Abstract
Background & Aims: We recently reported that transgenic mice overexpressing progastrin were at a higher risk for developing colon cancers in response to azoxymethane (AOM), whereas mice overexpressing gastrin-17 were at a reduced risk. To examine further the role of gastrins in colon carcinogenesis, we generated gastrin gene knockout mice (GAS-KO). Methods: The height and proliferative index (PI) of colonic crypts were similar in GAS-KO and wild-type (WT) mice, suggesting that the absence of gastrins in GAS-KO mice did not significantly affect the growth of colonic mucosa. GAS-KO and WT mice were treated with AOM for 3-4 weeks; control mice received saline. Results: Colonic proliferation in response to AOM was significantly increased in GAS-KO vs. WT mice. Aberrant crypt foci (ACFs) were similarly increased significantly by ∼2-5fold in GAS-KO vs. WT mice after 2 weeks of AOM treatment. Female GAS-KO mice developed adenomas (Ads) and adenocarcinomas (AdCAs) at earlier times (∼10 months) than the male GAS-KO mice and the male and female WT mice (∼12 months). The total numbers of Ads and AdCAs were significantly higher in GAS-KO than in WT mice.

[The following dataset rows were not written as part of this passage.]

Background: an optimization exercise with open tools, aiming at small area. Do not read the settings as production practice.
Function was checked by simulation only, so behaviour that the tests miss may differ from the original.
Power is estimated from default activity; no workload was simulated.

==> job 6450: inputs <==
Design ava_core, start of the top module:
module ava_core (
    input  wire        clk,
    input  wire        rst,           
    input  wire [15:0] prog_len,      
    output wire [15:0] prog_addr,     
    input  wire [7:0]  prog_data,     
    output wire [31:0] stk_w_data,
    output wire        stk_w_valid,
    input  wire        stk_w_ready,
    input  wire [31:0] stk_r_data,
    input  wire        stk_r_valid,
    output wire        stk_r_ready,
    output wire [7:0]  out_data,
    output wire        out_valid,
    input  wire        out_ready,
    output wire        halt,
    output wire        fault,
    output wire [2:0]  cause,
    output wire        push_lost,
    output wire        out_lost
);
clock: 12.0 ns
lec_check: 0
cap_margin: 20
core_margin: 2
core_utilization: 70
cts_cluster_diameter: 100
cts_cluster_size: 30
slew_margin: 20
buffer_ports_args: -buffer_cell sky130_fd_sc_hd__buf_1
standard.sh (not shown) runs the stock make flow with config.mk's settings and CLKGATE_MAP_FILE= SYNTH_SCRIPT=/design/flow/synth_recipe.tcl, a recipe that flattens the netlist after the stock synthesis.
==> flow/flow/run.sh <==
#!/bin/bash
# Layout flow: the standard ORFS flow with three changes.
#  1. Port buffers use the smallest buffer cell (buffer_ports -buffer_cell).
#  2. After the standard synthesis, flow/invopt.py removes inverters between
#     full adders by using some adders in complemented form (a full adder is
#     self-dual).
#  3. flow/resyn.sh then maps the remaining combinational logic again with an
#     area-oriented ABC script (flow/area.abc).
# Registers, their names and cell types are those of the standard synthesis.
# Each tool's output goes to a log file in this folder.
set -euo pipefail
echo 'export BUFFER_PORTS_ARGS = -buffer_cell sky130_fd_sc_hd__buf_1' >> config.mk
bash standard.sh synth > synth.log 2>&1
R=orfs/results/sky130hd/ava_core/base
cp $R/1_2_yosys.v $R/1_2_yosys_standard.v
python3 flow/invopt.py $R/1_2_yosys_standard.v $R/1_2_yosys_invopt.v > invopt.log 2>&1
bash flow/resyn.sh $R/1_2_yosys_invopt.v $R/1_2_yosys.v
rm -f $R/1_synth.odb $R/1_synth.sdc
bash standard.sh > standard.log 2>&1
==> flow/flow/resyn.sh <==
#!/bin/bash
# Re-map the combinational logic of a synthesized netlist for area.
# Registers, full adders and tie cells are kept as they are (as
# black boxes); every other cell is expanded to its liberty function and
# ABC maps that logic again with flow/area.abc.
# usage: resyn.sh in.v out.v
set -euo pipefail
LIB=$FLOW_HOME/platforms/sky130hd/lib/sky130_fd_sc_hd__tt_025C_1v80.lib
DU=$(grep -o "sky130_fd_sc_hd__\(probe\|lpflow\)[a-z0-9_]*" $FLOW_HOME/platforms/sky130hd/config.mk | sort -u | sed 's/^/-dont_use /' | tr '\n' ' ')
KEEP=$(grep -oE "sky130_fd_sc_hd__[a-z0-9_]+" $1 | sort -u | grep -E "__(e?df|sdf|dl|fa_|conb)" | tr '\n' ' ')
cat > resyn.ys <<EOF
read_liberty -ignore_miss_func $LIB
read_verilog $1
hierarchy -top $FLOW_TOP
blackbox $KEEP
flatten
opt_clean
abc -script $PWD/flow/area.abc -liberty $LIB $DU -dont_use sky130_fd_sc_hd__a222oi_1
opt_clean -purge
hilomap -singleton -hicell sky130_fd_sc_hd__conb_1 HI -locell sky130_fd_sc_hd__conb_1 LO
insbuf -buf sky130_fd_sc_hd__buf_4 A X
splitnets
opt_clean -purge
rename -hide w:*\$func\$*
stat -liberty $LIB
write_verilog -noattr -nohex -nodec $2
EOF
yosys -s resyn.ys > resyn.log 2>&1
if grep -q "assign" $2; then echo "resyn: unmapped logic left" >&2; exit 1; fi
Other scripts of this flow, unchanged in this note and not shown: flow/flow/area.abc, flow/flow/invopt.py
==> inputs of job 3348, as changes to job 6450 <==
--- a/flow/design.v
+++ b/flow/design.v
@@ -75,15 +75,15 @@
     assign out_lost  = out_lost_r;
     wire [7:0]  y  = s_a3 ? (op_mul ? stk_r_data[7:0] : 8'd1) :
                             (ahi | {6'd0, s_a2, 1'b0});
     wire        ys = !s_a3;
     wire [15:0] c  = s_a4 ? p0[23:8] :
                      s_a3 ? (op_mul ? 16'd0 : stk_r_data[15:0]) :
                      s_a2 ? rb :
-                            {8'd0, fb};
+                     (s_pi1 || s_pi2) ? {8'd0, fb} : 16'd0;
     wire [23:0] mac;
     wire r4n = ys & y[7];
     wire r4o0 = ~y[1] & y[0];
     wire r4w0 = y[1] & ~y[0];
     wire r4h0 = y[1] & y[0];
     wire m1 = (r4o0 & rb[0]) | (r4w0 & 1'b0) | (r4h0 & t[0]);
     wire m2 = (r4o0 & rb[1]) | (r4w0 & rb[0]) | (r4h0 & t[1]);
@@ -309,15 +309,15 @@
     assign stk_w_valid = st[3] && st[2];
     wire   sel_v0 = s_pv3 && (idx == 2'd0);
     wire   sel_v1 = s_pv3 && (idx == 2'd1);
     wire   sel_v2 = s_pv3 && (idx == 2'd2);
     wire   sel_v3 = s_pv3 && (idx == 2'd3);
     assign stk_w_data  = ({32{sel_v0}} & slot0) | ({32{sel_v1}} & slot1)
                        | ({32{sel_v2}} & slot2) | ({32{sel_v3}} & slot3)
-                       | ({32{!s_pv3}} & {mac, p0[7:0]});
+                       | {mac, p0[7:0]};    
     assign stk_r_ready = stk_r_valid && ((s_let && !big) || (st[3] && !st[2]));
     wire   dec_lf      = s_dec && (fb == 8'h82);
     assign out_valid   = dec_lf || (s_pr && stk_r_valid);
     assign out_data    = s_pr ? (8'h30 + stk_r_data[7:0]) : 8'h0a;
     always @(posedge clk) begin
         if (s_dec)         op_mul <= fb[0];
         if (s_pv1 || s_let) idx   <= fb[1:0];
--- a/flow/flow/run.sh
+++ b/flow/flow/run.sh
@@ -6,14 +6,15 @@
 #     self-dual).
 #  3. flow/resyn.sh then maps the remaining combinational logic again with an
 #     area-oriented ABC script (flow/area.abc).
 # Registers, their names and cell types are those of the standard synthesis.
 # Each tool's output goes to a log file in this folder.
 set -euo pipefail
 echo 'export BUFFER_PORTS_ARGS = -buffer_cell sky130_fd_sc_hd__buf_1' >> config.mk
+echo 'export CTS_ARGS = -sink_clustering_enable -repair_clock_nets -sink_clustering_size 30 -sink_clustering_max_diameter 100 -dont_use_dummy_load' >> config.mk
 bash standard.sh synth > synth.log 2>&1
 R=orfs/results/sky130hd/ava_core/base
 cp $R/1_2_yosys.v $R/1_2_yosys_standard.v
 python3 flow/invopt.py $R/1_2_yosys_standard.v $R/1_2_yosys_invopt.v > invopt.log 2>&1
 bash flow/resyn.sh $R/1_2_yosys_invopt.v $R/1_2_yosys.v
 rm -f $R/1_synth.odb $R/1_synth.sdc
 bash standard.sh > standard.log 2>&1
==> flow/flow/resyn.sh (replaced) <==
#!/bin/bash
# Re-map the combinational logic of a synthesized netlist for area.
# Registers, full adders and tie cells are kept as they are (as
# black boxes); every other cell is expanded to its liberty function and
# ABC maps that logic again with flow/area.abc.  The a222oi cell is left
# out: its pins are hard to reach and leave routing violations.
# usage: resyn.sh in.v out.v
set -euo pipefail
LIB=$FLOW_HOME/platforms/sky130hd/lib/sky130_fd_sc_hd__tt_025C_1v80.lib
DU=$(grep -o "sky130_fd_sc_hd__\(probe\|lpflow\)[a-z0-9_]*" $FLOW_HOME/platforms/sky130hd/config.mk | sort -u | sed 's/^/-dont_use /' | tr '\n' ' ')
KEEP=$(grep -oE "sky130_fd_sc_hd__[a-z0-9_]+" $1 | sort -u | grep -E "__(e?df|sdf|dl|fa_|conb)" | tr '\n' ' ')
cat > resyn.ys <<EOF
read_liberty -ignore_miss_func $LIB
read_verilog $1
hierarchy -top $FLOW_TOP
blackbox $KEEP
flatten
rename -hide w:*.*
opt_clean
abc -script $PWD/flow/area.abc -liberty $LIB $DU
opt_clean -purge
hilomap -singleton -hicell sky130_fd_sc_hd__conb_1 HI -locell sky130_fd_sc_hd__conb_1 LO
insbuf -buf sky130_fd_sc_hd__buf_4 A X
splitnets
opt_clean -purge
rename -hide w:*\$func\$*
stat -liberty $LIB
write_verilog -noattr -nohex -nodec $2
EOF
yosys -s resyn.ys > resyn.log 2>&1
if grep -q "assign" $2; then echo "resyn: unmapped logic left" >&2; exit 1; fi
==> flow/config.mk (replaced) <==
export PLATFORM = sky130hd
export DESIGN_NAME = ava_core
export DESIGN_NICKNAME = ava_core
export VERILOG_FILES = /design/flow/design.v
export SDC_FILE = /design/flow/constraint.sdc
export NUM_CORES = 4
export LEC_CHECK = 0
export CAP_MARGIN = 20
export CELL_PAD_IN_SITES_DETAIL_PLACEMENT = 1
export CORE_MARGIN = 2
export CORE_UTILIZATION = 70
export CTS_CLUSTER_DIAMETER = 100
export CTS_CLUSTER_SIZE = 30
export SLEW_MARGIN = 20
export BUFFER_PORTS_ARGS = -buffer_cell sky130_fd_sc_hd__buf_1
export CTS_ARGS = -sink_clustering_enable -repair_clock_nets -sink_clustering_size 30 -sink_clustering_max_diameter 100 -dont_use_dummy_load
==> inputs of job 8453, as changes to job 6450 <==
--- a/flow/design.v
+++ b/flow/design.v
@@ -75,15 +75,15 @@
     assign out_lost  = out_lost_r;
     wire [7:0]  y  = s_a3 ? (op_mul ? stk_r_data[7:0] : 8'd1) :
                             (ahi | {6'd0, s_a2, 1'b0});
     wire        ys = !s_a3;
     wire [15:0] c  = s_a4 ? p0[23:8] :
                      s_a3 ? (op_mul ? 16'd0 : stk_r_data[15:0]) :
                      s_a2 ? rb :
-                            {8'd0, fb};
+                     (s_pi1 || s_pi2) ? {8'd0, fb} : 16'd0;
     wire [23:0] mac;
     wire r4n = ys & y[7];
     wire r4o0 = ~y[1] & y[0];
     wire r4w0 = y[1] & ~y[0];
     wire r4h0 = y[1] & y[0];
     wire m1 = (r4o0 & rb[0]) | (r4w0 & 1'b0) | (r4h0 & t[0]);
     wire m2 = (r4o0 & rb[1]) | (r4w0 & rb[0]) | (r4h0 & t[1]);
@@ -309,15 +309,15 @@
     assign stk_w_valid = st[3] && st[2];
     wire   sel_v0 = s_pv3 && (idx == 2'd0);
     wire   sel_v1 = s_pv3 && (idx == 2'd1);
     wire   sel_v2 = s_pv3 && (idx == 2'd2);
     wire   sel_v3 = s_pv3 && (idx == 2'd3);
     assign stk_w_data  = ({32{sel_v0}} & slot0) | ({32{sel_v1}} & slot1)
                        | ({32{sel_v2}} & slot2) | ({32{sel_v3}} & slot3)
-                       | ({32{!s_pv3}} & {mac, p0[7:0]});
+                       | {mac, p0[7:0]};    
     assign stk_r_ready = stk_r_valid && ((s_let && !big) || (st[3] && !st[2]));
     wire   dec_lf      = s_dec && (fb == 8'h82);
     assign out_valid   = dec_lf || (s_pr && stk_r_valid);
     assign out_data    = s_pr ? (8'h30 + stk_r_data[7:0]) : 8'h0a;
     always @(posedge clk) begin
         if (s_dec)         op_mul <= fb[0];
         if (s_pv1 || s_let) idx   <= fb[1:0];
--- a/flow/flow/run.sh
+++ b/flow/flow/run.sh
@@ -6,14 +6,16 @@
 #     self-dual).
 #  3. flow/resyn.sh then maps the remaining combinational logic again with an
 #     area-oriented ABC script (flow/area.abc).
 # Registers, their names and cell types are those of the standard synthesis.
 # Each tool's output goes to a log file in this folder.
 set -euo pipefail
 echo 'export BUFFER_PORTS_ARGS = -buffer_cell sky130_fd_sc_hd__buf_1' >> config.mk
+echo 'export RECOVER_POWER = 100' >> config.mk
+echo 'export CTS_ARGS = -sink_clustering_enable -repair_clock_nets -sink_clustering_size 30 -sink_clustering_max_diameter 100 -dont_use_dummy_load' >> config.mk
 bash standard.sh synth > synth.log 2>&1
 R=orfs/results/sky130hd/ava_core/base
 cp $R/1_2_yosys.v $R/1_2_yosys_standard.v
 python3 flow/invopt.py $R/1_2_yosys_standard.v $R/1_2_yosys_invopt.v > invopt.log 2>&1
 bash flow/resyn.sh $R/1_2_yosys_invopt.v $R/1_2_yosys.v
 rm -f $R/1_synth.odb $R/1_synth.sdc
 bash standard.sh > standard.log 2>&1
--- a/flow/flow/resyn.sh
+++ b/flow/flow/resyn.sh
@@ -1,23 +1,25 @@
 #!/bin/bash
 # Re-map the combinational logic of a synthesized netlist for area.
 # Registers, full adders and tie cells are kept as they are (as
 # black boxes); every other cell is expanded to its liberty function and
-# ABC maps that logic again with flow/area.abc.
+# ABC maps that logic again with flow/area.abc.  The a222oi cell is left
+# out: its pins are hard to reach and leave routing violations.
 # usage: resyn.sh in.v out.v
 set -euo pipefail
 LIB=$FLOW_HOME/platforms/sky130hd/lib/sky130_fd_sc_hd__tt_025C_1v80.lib
 DU=$(grep -o "sky130_fd_sc_hd__\(probe\|lpflow\)[a-z0-9_]*" $FLOW_HOME/platforms/sky130hd/config.mk | sort -u | sed 's/^/-dont_use /' | tr '\n' ' ')
 KEEP=$(grep -oE "sky130_fd_sc_hd__[a-z0-9_]+" $1 | sort -u | grep -E "__(e?df|sdf|dl|fa_|conb)" | tr '\n' ' ')
 cat > resyn.ys <<EOF
 read_liberty -ignore_miss_func $LIB
 read_verilog $1
 hierarchy -top $FLOW_TOP
 blackbox $KEEP
 flatten
+rename -hide w:*.*
 opt_clean
 abc -script $PWD/flow/area.abc -liberty $LIB $DU -dont_use sky130_fd_sc_hd__a222oi_1
 opt_clean -purge
 hilomap -singleton -hicell sky130_fd_sc_hd__conb_1 HI -locell sky130_fd_sc_hd__conb_1 LO
 insbuf -buf sky130_fd_sc_hd__buf_4 A X
 splitnets
 opt_clean -purge
==> flow/config.mk (replaced) <==
export PLATFORM = sky130hd
export DESIGN_NAME = ava_core
export DESIGN_NICKNAME = ava_core
export VERILOG_FILES = /design/flow/design.v
export SDC_FILE = /design/flow/constraint.sdc
export NUM_CORES = 4
export LEC_CHECK = 0
export CAP_MARGIN = 20
export CORE_MARGIN = 2
export CORE_UTILIZATION = 75
export CTS_CLUSTER_DIAMETER = 100
export CTS_CLUSTER_SIZE = 30
export SLEW_MARGIN = 20
export BUFFER_PORTS_ARGS = -buffer_cell sky130_fd_sc_hd__buf_1
export RECOVER_POWER = 100
export CTS_ARGS = -sink_clustering_enable -repair_clock_nets -sink_clustering_size 30 -sink_clustering_max_diameter 100 -dont_use_dummy_load
==> summary.txt <==
- Job 8453 finished but fails on capacitance limit, slew limit. Job 3348 failed in detailed placement (3_5_place_dp) on DPL-0033. Job 6450 finished with timing, DRC and antenna clean.
- Synthesized cell count, highest first: job 6450, job 8453, job 3348.
- Setup slack: job 6450 is worse than job 8453 (0.35 ns).
- In job 8453 the non-clock buffer count is lower than in job 6450, by 1.
- Against job 6450, the clock power of job 8453 is lower by 5.4%.
- Total power: job 6450 is larger than job 8453 (about 3.6%).
- In critical path depth, job 8453 and job 6450 do not differ.
- Flip-flop and latch count is the same in job 8453 and job 6450.
- Register-to-register slack: job 6450 is higher than job 8453 (0.15 ns).

## afterwards: timing with drivers on the ports
The results above use ideal ports. As a check the final layouts listed here were re-extracted and re-timed, cells and wires unchanged. Step 1 sets driving cells, clkbuf_16 on the clock port and buf_2 on the other inputs (assumed; they add their load-dependent delay and slew). Step 2 moves the port delays by t, midway between the first and last clock arrival at a register: inputs arrive t later, outputs are due t later. That takes back most of the time a late clock gives input paths. Slacks: no drivers / after step 1 / after step 2; pairs: no drivers / after step 1.
run	t, ns	setup slack, ns	worst setup path at the end
job 6450	0.503	0.823 / 0.790 / 0.790	input to output
job 8453	0.497	1.170 / 1.129 / 1.226	input to output
The setup slack of job 6450, which loses most, moves by -0.033 ns with the drivers and by -0.033 ns with both steps.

Conclusions: These results suggest the novel possibility that loss of gastrin expression (and hence amidated gastrins) significantly increases susceptibility to colon carcinogenesis in response to AOM. Previous studies with FVB/N transgenic mice similarly suggested a protective role of amidated gastrins against colon carcinogenesis, which supports the present findings of an increase in colon carcinogenesis in GAS-KO mice lacking normal physiological levels of amidated gastrins.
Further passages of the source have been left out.